Laura LaTourette of the Dahlonega, Georgia-based Family Wealth Management Group picked advisor Ramona Maior to take over the practice, which uses LPL Financial as its brokerage and The Wealth Consulting Group as its hybrid RIA and office of supervisory jurisdiction. 

LaTourette and Maior, who is bisexual, announced the practice's succession and the opening of the firm's Rainbow Network for LGBTQ advisors and allies on the first day of Pride Month 2022.

Maior and LaTourette met last year when Maior, then working on a specialty investment research and management team at the wealth management arm of MUFG Union Bank, reached out in search of mentorship after noticing LaTourette's influence in the profession. Maior is a Navy veteran, just like LaTourette's son; both women also lived in foster homes as teenagers and say they've navigated challenges in the profession as members of the LGBTQ community.

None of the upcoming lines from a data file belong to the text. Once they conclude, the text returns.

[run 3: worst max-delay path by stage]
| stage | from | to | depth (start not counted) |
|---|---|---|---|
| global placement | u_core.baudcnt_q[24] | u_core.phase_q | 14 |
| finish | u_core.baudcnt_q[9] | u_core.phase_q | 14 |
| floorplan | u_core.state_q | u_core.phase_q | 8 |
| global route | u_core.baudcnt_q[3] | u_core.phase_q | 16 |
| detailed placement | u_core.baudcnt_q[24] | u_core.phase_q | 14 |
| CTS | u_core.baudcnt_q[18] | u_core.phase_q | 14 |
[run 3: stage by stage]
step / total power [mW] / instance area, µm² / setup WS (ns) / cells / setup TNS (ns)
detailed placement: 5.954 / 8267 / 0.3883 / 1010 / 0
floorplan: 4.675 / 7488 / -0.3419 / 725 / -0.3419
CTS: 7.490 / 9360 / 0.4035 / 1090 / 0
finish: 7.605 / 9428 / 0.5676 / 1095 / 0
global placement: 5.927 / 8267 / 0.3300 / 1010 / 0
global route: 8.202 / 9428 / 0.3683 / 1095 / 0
**config.mk**
```make
export PLATFORM = sky130hd
export DESIGN_NAME = router_fsm_np
export DESIGN_NICKNAME = d
export VERILOG_FILES = /design/src/rtl/router_fsm_np.sv
export SDC_FILE = /design/constraint.sdc
export NUM_CORES = 1
export LEC_CHECK = 0
export CAP_MARGIN = 20
export CORE_MARGIN = 2
export CORE_UTILIZATION = 35
export CTS_CLUSTER_SIZE = 24
export DETAILED_ROUTE_END_ITERATION = 7
export SLEW_MARGIN = 10
export SYNTH_ARGS = -nofsm -noshare
export SYNTH_HDL_FRONTEND = slang
export SYNTH_SLANG_ARGS = --single-unit
```
**constraint.sdc**
```tcl
create_clock -name clk -period 2.13 [get_ports clk]
set_input_delay 0.213 -clock clk [delete_from_list [all_inputs] [get_ports clk]]
set_output_delay 0.213 -clock clk [all_outputs]
set_load 0.005 [all_outputs]
```
**src/rtl/router_fsm_np.sv**
```systemverilog
// Control FSM for the N-output packet router: header decode, load sequencing, FIFO-full stalls, packet drop.
// Optional wait-timeout drop path is compiled in when ROUTER_FSM_TIMEOUT_EN is defined.
module router_fsm_np #(
  parameter int unsigned NUM_PORTS  = 3,
  parameter int unsigned ADDR_W     = 2,
  parameter int unsigned WAIT_LIMIT = 16
) (
  input  logic                 clk,
  input  logic                 resetn,
  input  logic                 packet_valid,
  input  logic [ADDR_W-1:0]    data_in,
  input  logic                 fifo_full,
  input  logic [NUM_PORTS-1:0] fifo_empty,
  input  logic [NUM_PORTS-1:0] soft_reset,
  input  logic                 parity_done,
  input  logic                 low_packet_valid,
  output logic                 write_enb_reg,
  output logic                 detect_add,
  output logic                 lfd_state,
  output logic                 ld_state,
  output logic                 laf_state,
  output logic                 full_state,
  output logic                 rst_int_reg,
  output logic                 busy,
  output logic [NUM_PORTS-1:0] dest_sel,
  output logic                 pkt_drop
);

  localparam int unsigned NUM_ADDR = 1 << ADDR_W;

  // Elaboration-time parameter sanity checks.
  if (NUM_PORTS < 2 || NUM_PORTS > NUM_ADDR) begin : g_bad_ports
    $error("router_fsm_np: NUM_PORTS out of range");
  end
  if (WAIT_LIMIT < 1) begin : g_bad_limit
    $error("router_fsm_np: WAIT_LIMIT must be at least 1");
  end

  typedef enum logic [3:0] {
    S_DA   = 4'd0,
    S_WTE  = 4'd1,
    S_LFD  = 4'd2,
    S_LD   = 4'd3,
    S_FFS  = 4'd4,
    S_LAF  = 4'd5,
    S_LP   = 4'd6,
    S_CPE  = 4'd7,
    S_DROP = 4'd8
  } state_e;

  state_e                 state_q, state_d;
  logic [ADDR_W-1:0]      addr_q, addr_d;
  logic [NUM_PORTS-1:0]   dest_sel_q, dest_sel_d;

  logic write_enb_q, detect_add_q, lfd_q, ld_q, laf_q, full_q, rst_int_q, busy_q, drop_q;
  logic write_enb_d, detect_add_d, lfd_d, ld_d, laf_d, full_d, rst_int_d, busy_d, drop_d;

  // Zero-extended flag vectors so any ADDR_W-wide index is in range.
  logic [NUM_ADDR-1:0] empty_ext;
  logic [NUM_ADDR-1:0] srst_ext;

  assign empty_ext = NUM_ADDR'(fifo_empty);
  assign srst_ext  = NUM_ADDR'(soft_reset);

`ifdef ROUTER_FSM_TIMEOUT_EN
  localparam int unsigned CNT_W = (WAIT_LIMIT > 1) ? $clog2(WAIT_LIMIT) : 1;

  logic [CNT_W-1:0] wait_cnt_q, wait_cnt_d;
  logic             wait_expired;

  // Counts cycles spent in WTE; zero on every other state so WTE entry starts clean.
  assign wait_cnt_d   = (state_q == S_WTE) ? wait_cnt_q + CNT_W'(1) : '0;
  assign wait_expired = (wait_cnt_q == CNT_W'(WAIT_LIMIT - 1));

  always_ff @(posedge clk) begin
    if (!resetn) begin
      wait_cnt_q <= '0;
    end else begin
      wait_cnt_q <= wait_cnt_d;
    end
  end
`endif

  // State, latched address/select and registered decodes.
  always_ff @(posedge clk) begin
    if (!resetn) begin
      state_q      <= S_DA;
      addr_q       <= '0;
      dest_sel_q   <= '0;
      write_enb_q  <= 1'b0;
      detect_add_q <= 1'b1;
      lfd_q        <= 1'b0;
      ld_q         <= 1'b0;
      laf_q        <= 1'b0;
      full_q       <= 1'b0;
      rst_int_q    <= 1'b0;
      busy_q       <= 1'b0;
      drop_q       <= 1'b0;
    end else begin
      state_q      <= state_d;
      addr_q       <= addr_d;
      dest_sel_q   <= dest_sel_d;
      write_enb_q  <= write_enb_d;
      detect_add_q <= detect_add_d;
      lfd_q        <= lfd_d;
      ld_q         <= ld_d;
      laf_q        <= laf_d;
      full_q       <= full_d;
      rst_int_q    <= rst_int_d;
      busy_q       <= busy_d;
      drop_q       <= drop_d;
    end
  end

  // Next-state logic; output decodes come from the next state so they land with the state register.
  always_comb begin
    state_d    = state_q;
    addr_d     = addr_q;
    dest_sel_d = dest_sel_q;

    unique case (state_q)
      S_DA: begin
        if (packet_valid) begin
          addr_d     = data_in;
          dest_sel_d = NUM_PORTS'(1) << data_in;
          if (32'(data_in) >= NUM_PORTS) begin
            state_d = S_DROP;
          end else if (empty_ext[data_in]) begin
            state_d = S_LFD;
          end else begin
            state_d = S_WTE;
          end
        end
      end
      S_WTE: begin
        if (empty_ext[addr_q]) begin
          state_d = S_LFD;
        end
`ifdef ROUTER_FSM_TIMEOUT_EN
        else if (wait_expired) begin
          state_d = S_DROP;
        end
`endif
      end
      S_LFD: state_d = S_LD;
      S_LD: begin
        if (fifo_full) begin
          state_d = S_FFS;
        end else if (!packet_valid) begin
          state_d = S_LP;
        end
      end
      S_FFS: begin
        if (!fifo_full) begin
          state_d = S_LAF;
        end
      end
      S_LAF: begin
        if (parity_done) begin
          state_d = S_DA;
        end else if (low_packet_valid) begin
          state_d = S_LP;
        end else begin
          state_d = S_LD;
        end
      end
      S_LP:  state_d = S_CPE;
      S_CPE: state_d = fifo_full ? S_FFS : S_DA;
      S_DROP: begin
        if (!packet_valid) begin
          state_d = S_DA;
        end
      end
      default: state_d = S_DA;
    endcase

    // Read-side soft reset of the selected FIFO aborts the packet.
    if (state_q != S_DA && state_q != S_DROP && srst_ext[addr_q]) begin
      state_d = S_DA;
    end

    detect_add_d = (state_d == S_DA);
    lfd_d        = (state_d == S_LFD);
    ld_d         = (state_d == S_LD);
    laf_d        = (state_d == S_LAF);
    full_d       = (state_d == S_FFS);
    rst_int_d    = (state_d == S_CPE);
    drop_d       = (state_d == S_DROP);
    write_enb_d  = (state_d == S_LD) || (state_d == S_LP) || (state_d == S_LAF);
    busy_d       = (state_d == S_LFD) || (state_d == S_FFS) || (state_d == S_LAF) ||
                   (state_d == S_LP)  || (state_d == S_CPE) || (state_d == S_WTE);
  end

  assign write_enb_reg = write_enb_q;
  assign detect_add    = detect_add_q;
  assign lfd_state     = lfd_q;
  assign ld_state      = ld_q;
  assign laf_state     = laf_q;
  assign full_state    = full_q;
  assign rst_int_reg   = rst_int_q;
  assign busy          = busy_q;
  assign dest_sel      = dest_sel_q;
  assign pkt_drop      = drop_q;

endmodule

```
# After elaboration in Yosys (flattened, before gate mapping)
# Index checks and enable logic that the tools add are counted.
op_classes:
  n_lt_le_gt_ge: 3
  eq_ne: 17
  shift: 1
  mux: 19
  reduce_logical: 13
op_table:
  columns: ["op", "count"]
  rows:
  - ["case mux 4 bit (9 select lines)", 1]
  - ["== test 4 x 3 -> 1 bit, second input constant", 8]
  - ["two-way mux 4 bit", 8]
  - ["== test 4 x 2 -> 1 bit, second input constant", 4]
  - ["two-way mux 3 bit", 3]
  - ["== test 4 x 1 -> 1 bit, second input constant", 2]
  - ["== test 4 bit, second input constant", 2]
  - ["logical NOT 4 bit", 2]
  - ["logical OR 1 bit", 7]
  - ["binary-select mux 1 bit (select 2 bit)", 3]
  - ["< comparator 2 x 3 -> 1 bit, second input constant", 2]
  - ["!= test 4 bit, second input constant", 1]
  - ["nonzero test 4 bit", 1]
  - ["two-way mux 1 bit", 3]
  - ["<< shifter 1 x 2 -> 3 bit, first input constant", 1]
  - [">= comparator 2 bit, second input constant", 1]
  - ["logical AND 1 bit", 2]
  - ["two-way mux 2 bit", 1]
  - ["AND reduction 2 bit", 1]
word_totals:
  ff_bits: 18
  inputBits: 14
  out_inout_bits: 12
  word_cells: 65

# Logic depth before layout (Yosys ltp)
# Gate-level depths: netlist (run 1).
depth:
  word_depth: 13
  depth_mapped: 8
  depth_no_buf: 6

# Least setup slack after synthesis (run 1)
# No wires, ideal clock.
synth_timing:
  path_kind: "register -> register"
  startpoint: "reg state_q[1]"
  endpoint: "reg busy_q, in the netlist busy"
  setup_ns: 0.129
  arrival_time_ns: 1.607
  required_time_ns: 2.001
  setup_slack_ns: 0.393
  stages_incl_launch_ff: 9
  n_path_buf: 2
  period_less_slack_ns: 1.737
  path_cell_list: "dfxtp_1 buf_6 nor3_1 a21oi_1 or3b_1 and4_1 buf_2 xnor2_1 a21oi_1"
synth_via:
  elab_chain_cells: 10
  word_cells_on_any_way: 32
  cone_classes: "15 x eq/ne; 8 x mux; 9 x reduce/logical"
synth_rtl:
  columns: ["item", "line", "text"]
  rows:
  - ["start, declared", "51", "state_e state_q, state_d;"]
  - ["start signal, assigned", "100", "state_q <= state_d;"]
  - ["two-way mux 4 bit, or another cell as far along", "149", "end else if (!packet_valid) begin"]
  - ["two-way mux 4 bit / logical AND 1 bit (equally long branches)", "147, 178", null]
  - ["case mux 4 bit (9 select lines) / logical AND 1 bit (equally long branches)", "121, 178", null]
  - ["two-way mux 4 bit (*)", "178", "if (state_q != S_DA && state_q != S_DROP && srst_ext[addr_q]) begin"]
  - ["== test 4 x 2 -> 1 bit / == test 4 x 3 -> 1 bit (equally long branches)", "190", "busy_d = (state_d == S_LFD) || (state_d == S_FFS) || (state_d == S_LAF) ||"]
  - ["logical OR 1 bit (3 in a row)", "190", null]
  - ["logical OR 1 bit", "191", "(state_d == S_LP) || (state_d == S_CPE) || (state_d == S_WTE);"]
  - ["logical OR 1 bit (*)", "191", null]
  - ["end signal, assigned", "110", "busy_q <= busy_d;"]
  - ["end, declared", "55", "logic write_enb_q, detect_add_q, lfd_q, ld_q, laf_q, full_q, rst_int_q, busy_q, drop_q;"]
# Every way passes the cells marked *; elsewhere a longest branch is shown, timed or not.
# A chain may end at the register's enable or synchronous reset.

# Worst setup path after layout (run 1)
layout_timing:
  startpoint: "reg addr_q[1]"
  endpoint: "reg write_enb_q, in the netlist write_enb_reg"
layout_via:
  elab_chain_cells: 8
  word_cells_on_any_way: 13
  cone_classes: "3 x eq/ne; 7 x mux; 3 x reduce/logical"
layout_rtl:
  columns: ["item", "line", "text"]
  rows:
  - ["start, declared", "52", "logic [ADDR_W-1:0] addr_q, addr_d;"]
  - ["start signal, assigned", "101", "addr_q <= addr_d;"]
  - ["binary-select mux 1 bit (select 2 bit)", "136", "if (empty_ext[addr_q]) begin"]
  - ["two-way mux 1 bit (not written as such)", "136", null]
  - ["two-way mux 4 bit", "136", null]
  - ["case mux 4 bit (9 select lines)", "121", "unique case (state_q)"]
  - ["two-way mux 4 bit (*)", "178", null]
  - ["== test 4 x 2 -> 1 bit / == test 4 x 3 -> 1 bit (equally long branches)", "189", "write_enb_d = (state_d == S_LD) || (state_d == S_LP) || (state_d == S_LAF);"]
  - ["logical OR 1 bit", "189", null]
  - ["logical OR 1 bit (*)", "189", null]
  - ["end signal, assigned", "103", "write_enb_q <= write_enb_d;"]
  - ["end, declared", "55", null]
# Every way passes the cells marked *; elsewhere a longest branch is shown, timed or not. The select of a mux whose other input is x is not followed.

==> results of run 1 <==
cells by family (layout without fill, tap and decap cells):
kind of cell | count (synthesis) | in the layout | synth area share (%)
compound gates | 20 | 20 | 17.9
xor+xnor | 1 | 1 | 0.987
simple gates | 39 | 39 | 28.6
mux | 6 | 6 | 6.91
buf+inv | 7 | 37 | 4.94
flops | 18 | 18 | 40.6
critical path: cells and delay by family (launching register included):
family             cells  cell delay [ns]
muxes                  1             0.35
AOI/OAI and AO/OA      3             0.63
DFF                    1             0.42
and+or+nand+nor        1             0.44
Yosys cell counts:
master	n
o21ai_0	2
nand3b_1	3
nand2_1	2
nor4b_1	1
o2bb2ai_1	1
or2_1	1
o21ai_1	2
buf_2	2
xnor2_1	1
mux2i_1	5
or3_1	1
nor2b_1	8
a2bb2oi_1	1
dfxtp_1	18
nand3b_4	1
inv_2	1
a221oi_2	2
o22a_1	1
nor2_1	8
mux2_1	1
a31oi_2	1
and3_1	3
nand2b_1	1
buf_6	2
or3_4	1
inv_1	2
a31oi_1	1
nor3_1	5
nor3b_1	1
o22ai_2	2
a21oi_1	6
and4_1	1
or3b_1	1
nor3_4	1
a32oi_1	1
through the flow:
stage          setup WS (ns)  hold slack (ns)
4_1_cts                0.215            0.537
3_5_place_dp          0.0522            0.515
6_report               0.231            0.535
2_1_floorplan          0.393            0.289
3_3_place_gp          0.0591            0.502
5_1_grt               0.0956            0.560
where the power goes:
group	internal (uW)	switching [uW]
Clock	104	109
Sequential	379	40.8
Combinational	190	160
Total	673	309
worst paths after layout:
check,cells past startpoint,startpoint,endpoint
setup / recovery,5,addr_q[1],write_enb_reg
hold / removal,2,dest_sel[2],dest_sel[2]
setup reg to reg,5,addr_q[1],write_enb_reg
hold reg to reg,2,dest_sel[2],dest_sel[2]
layout make-up:
type	instances	share of cell area, %
Multi-Input combinational cell	66	39.7
Sequential cell	18	29.6
Timing Repair Buffer	30	23.7
Tap cell	30	3.09
Clock buffer	4	2.98
Inverter	3	0.926
routing by layer:
| layer | track usage [%] | part of all wire, % | vias to the layer above |
|---|---|---|---|
| met3 | 3.28 | 2.8 | 5 |
| met2 | 22.3 | 47 | 15 |
| met1 | 18.7 | 48 | 355 |
| met4 | 7.50 | 2.4 | 0 |
| li1 | - | - | 389 |
| met5 | 0 | 0 | - |
==> results.tsv, run 1 <==
stage	metric	value	unit
global_route	Total GRT Usage	14.5	%
route	drt drc	0	
logic_synthesis	Seq cells post-synth	18	
critical_path	Crit. End Element	flip-flop	
clock_tree	clock-pin transition on the worst setup and hold timing paths	0.10	ns
place	IO Port Bufs	25	
logic_synthesis	Seq/Total Area, Yosys	40.6	%
sta	Final setup viols	0	
sta	min Tclk post-route	1.90	ns
floorplanning	die area	2950	um2
cells_and_area	multi-input logic area	483	um2
job	Max Cap Viol	0	
sta	relative max-transition margin	74.4	%
cells_and_area	max reg flops	4	
place	RD Place Congestion	0.806	
logic_synthesis	top post-synthesis cells by area	dfxtp_1, mux2i_1, nor2b_1	
sta	Final Hold Vio Count	0	
place	Placed Cells	147	
cells_and_area	Reg with most FFs	state_q	
logic_synthesis	Yosys cell types	35	
critical_path	FF-to-FF setup slack	0.23	ns
place	placed instance area	1180	um2
critical_path	Worst setup SP type	flip-flop	
critical_path	CP Class	flip-flop to flip-flop	
cells_and_area	most frequent cells in the layout	clkdlybuf4s50_1, dfxtp_1, nor2b_1, nor2_1, a21oi_1	
logic_synthesis	Syn Inst Count	91	
route	Routed WL	1.85	mm
clock_tree	CTS Buf Count	3	
critical_path	Worst path slowest cell	or3_4	
clock_tree	post-CTS setup buffer count	0	
clock_tree	clk root buf	clkbuf_4	
critical_path	Crit Path Max Fanout	5	
global_route	initial antenna violation count	0	
logic_synthesis	Mapped Area	887	um2
cells_and_area	Register Area	360	um2
global_route	GRT overflow	0	
route	routed vias	764	
sta	Worst Max-Slew Pin Slew	0.384	ns
status	status	complete, no violations	
clock_tree	Clock Path Buffers	2	
pwr	Power Dens Cells	808	nW/um2
route	TritonRoute pass-1 iters	4	
critical_path	worst endpoint required time	2.36	ns
sta	FMAX	527	MHz
critical_path	crit-path cells	mux2_1 -> a221oi_2 -> o21ai_1 -> or3_4 -> o22ai_2	
route	vias per cell	5.06	
pwr	Leakage Power	0.000464	uW
cells_and_area	Cell Count, Final, Fillers Out	151	
global_route	vias in the first global route	680	
place	HPWL after DPL	1.43	mm
sta	unrepaired setup endpoints after global routing	false	
floorplanning	Die W	54.3	um
route	post-route antenna net violation count	0	
sta	Final Skew	0.00432	ns
critical_path	worst path arrival time	2.13	ns
logic_synthesis	dominant cell type by area after synthesis	dfxtp_1	
global_route	largest net degree at the start of global routing	11	
route	Avg WL per Cell	12.2	um
floorplanning	Die Y	54.3	um
floorplanning	number of I/O pins	26	
cells_and_area	diodes inserted	0	
cells_and_area	synthesis-to-layout area growth	37.1	%
logic_synthesis	warnings from Yosys	0	
floorplanning	Starting Density	36.5	%
clock_tree	Hold Buf Count CTS	0	
cells_and_area	NumNets Final	136	
critical_path	Max stage delay on crit path	0.44	ns
pwr	Tot Pwr	983	uW
logic_synthesis	Yosys top cell area share	40.6	%
cells_and_area	most common cell after layout, fill and taps aside	clkdlybuf4s50_1	
sta	Final period util	89.2	%
clock_tree	TritonCTS clock tree	done	
logic_synthesis	Mean Syn Cell Area	9.75	um2
cells_and_area	final core utilization	50.0	%
clock_tree	Clock Latency Late Sink	0.30	ns
clock_tree	H-tree depth	1	
route	initial DRC count	17	
cells_and_area	layout cell share with drive strength beyond 1	14.9	%
hold_path	Worst Hold Class	flip-flop to flip-flop	
sta	post-route setup TNS	0	ns
clock_tree	Clock Sinks	18	
sta	Slew Viols, Final	0	
floorplanning	row count	18	
logic_synthesis	Syn Nets	105	
floorplanning	area of the core	2430	um2
global_route	first-pass GRT wire length	3.04	mm
cells_and_area	fillers	233	
cells_and_area	Layout Cell Area excl Fill	1220	um2
clock_tree	CTS resizes	0	
pwr	Peak VDD IR	0.449	mV
Note: power is estimated with default switching activity, not from simulation.
==> run 2, diff against run 1 <==
--- a/config.mk
+++ b/config.mk
@@ -6,10 +6,13 @@
 export NUM_CORES = 1
 export LEC_CHECK = 0
 export CAP_MARGIN = 20
+export CELL_PAD_IN_SITES_DETAIL_PLACEMENT = 1
+export CELL_PAD_IN_SITES_GLOBAL_PLACEMENT = 1
 export CORE_MARGIN = 2
-export CORE_UTILIZATION = 35
+export CORE_UTILIZATION = 34
 export CTS_CLUSTER_SIZE = 24
 export DETAILED_ROUTE_END_ITERATION = 7
+export PLACE_DENSITY_LB_ADDON = 0.1
 export SLEW_MARGIN = 10
 export SYNTH_ARGS = -nofsm -noshare
 export SYNTH_HDL_FRONTEND = slang
==> results.tsv, run 2 (synthesis results as in run 1) <==
stage	metric	value	unit
critical_path	Worst path slowest cell	dfxtp_1	
critical_path	Crit Path Max Fanout	5	
route	vias per cell	5.01	
place	HPWL after DPL	1.53	mm
route	Avg WL per Cell	12.7	um
critical_path	CP Buf/Inv Count	0	
clock_tree	CTS Buf Count	3	
place	IO Port Bufs	25	
sta	Final Skew	0.00404	ns
route	TritonRoute pass-1 iters	2	
floorplanning	Die W	55.1	um
sta	unrepaired setup endpoints after global routing	false	
critical_path	Worst setup SP type	flip-flop	
sta	Slew Viols, Final	0	
floorplanning	number of I/O pins	26	
sta	WHS	0.523	ns
clock_tree	clk root buf	clkbuf_4	
hold_path	Worst Hold Class	flip-flop to flip-flop	
route	post-route antenna net violation count	0	
cells_and_area	Reg with most FFs	state_q	
critical_path	Crit. End Element	flip-flop	
sta	post-route setup TNS	0	ns
cells_and_area	Register Area	360	um2
cells_and_area	fillers	307	
clock_tree	CTS resizes	0	
route	initial DRC count	4	
sta	relative max-transition margin	72.2	%
critical_path	worst path arrival time	2.18	ns
pwr	Leakage Power	0.000460	uW
cells_and_area	NumNets Final	135	
critical_path	worst endpoint required time	2.36	ns
critical_path	CP Class	flip-flop to flip-flop	
clock_tree	Clock Sinks	18	
sta	Final period util	91.9	%
pwr	Power Dens Cells	799	nW/um2
critical_path	Stages on worst setup path	5	
clock_tree	H-tree depth	1	
cells_and_area	synthesis-to-layout area growth	36.2	%
global_route	largest net degree at the start of global routing	11	
floorplanning	die area	3030	um2
critical_path	crit-path cells	mux2_1 -> a221oi_2 -> o21ai_1 -> or3_4 -> nor2_1	
place	RD Place Congestion	0.750	
sta	Final Hold Vio Count	0	
global_route	Total GRT Usage	14.7	%
cells_and_area	multi-input logic area	483	um2
route	routed vias	751	
floorplanning	area of the core	2480	um2
route	drt drc	0	
clock_tree	Clock Path Buffers	2	
global_route	GRT overflow	0	
global_route	first-pass GRT wire length	3.03	mm
global_route	vias in the first global route	686	
cells_and_area	max reg flops	4	
cells_and_area	layout cell share with drive strength beyond 1	14.2	%
cells_and_area	diodes inserted	0	
floorplanning	Starting Density	35.8	%
pwr	Peak VDD IR	0.439	mV
clock_tree	Clock Latency Late Sink	0.29	ns
critical_path	Worst path top cell family by delay	simple AND/OR/NAND/NOR gates	
sta	FMAX	511	MHz
sta	Worst Max-Slew Pin Slew	0.416	ns
critical_path	Max stage delay on crit path	0.44	ns
sta	Final setup viols	0	
hold_path	hold depth	2	
clock_tree	TritonCTS clock tree	done	
route	Routed WL	1.91	mm
cells_and_area	most frequent cells in the layout	clkdlybuf4s50_1, dfxtp_1, nor2b_1, nor2_1, a21oi_1	
status	status	complete, no violations	
floorplanning	Die Y	55.1	um
clock_tree	Hold Buf Count CTS	0	
job	Max Cap Viol	0	
floorplanning	row count	18	
sta	min Tclk post-route	1.96	ns
global_route	initial antenna violation count	0	
critical_path	R2R depth	5	
clock_tree	clock-pin transition on the worst setup and hold timing paths	0.10	ns
cells_and_area	most common cell after layout, fill and taps aside	clkdlybuf4s50_1	
clock_tree	post-CTS setup buffer count	0	
[run 2: cell types whose count changed in the layout (fill, tap and decap cells not counted), sizes merged]
cell | previous run | this run
buf | 5 | 4
[run 2: layer usage]
metal / part of all wire, % / routed length (um) / GRT usage (%)
met1: 51 / 977 / 17.7
met2: 42 / 807 / 23.2
met3: 4.2 / 80 / 3.23
met4: 2.2 / 41 / 9.76
met5: 0 / 0 / 0
[run 2: power by group]
group	internal (uW)	leakage [uW]	switching (uW)
Sequential	379	0.000147	43.0
Clock	104	0.0000210	99.5
Combinational	182	0.000292	158
Total	665	0.000460	301
[run 2: cell type report]
type	count	share of cell area, %
Clock buffer	4	3.00
Inverter	3	0.932
Multi-Input combinational cell	66	40.0
Sequential cell	18	29.8
Tap cell	30	3.11
Timing Repair Buffer	29	23.2
[run 2: final timing paths]
| path | slack, ns | startpoint | endpoint |
|---|---|---|---|
| hold / removal | 0.52 | dest_sel[2] | dest_sel[2] |
| hold reg to reg | 0.52 | dest_sel[2] | dest_sel[2] |
| setup / recovery | 0.17 | addr_q[1] | lfd_state |
| setup reg to reg | 0.17 | addr_q[1] | lfd_state |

Maior's family emigrated from Romania to Chicago when she was an infant and she says she experienced abuse as a child and prejudice growing up in a Pentecostal immigrant enclave. Maior said moving to LaTourette's practice enables her "to help people who need representation to be intentional with where I'm focusing my energy and resources on, and to provide financial literacy and counseling to others."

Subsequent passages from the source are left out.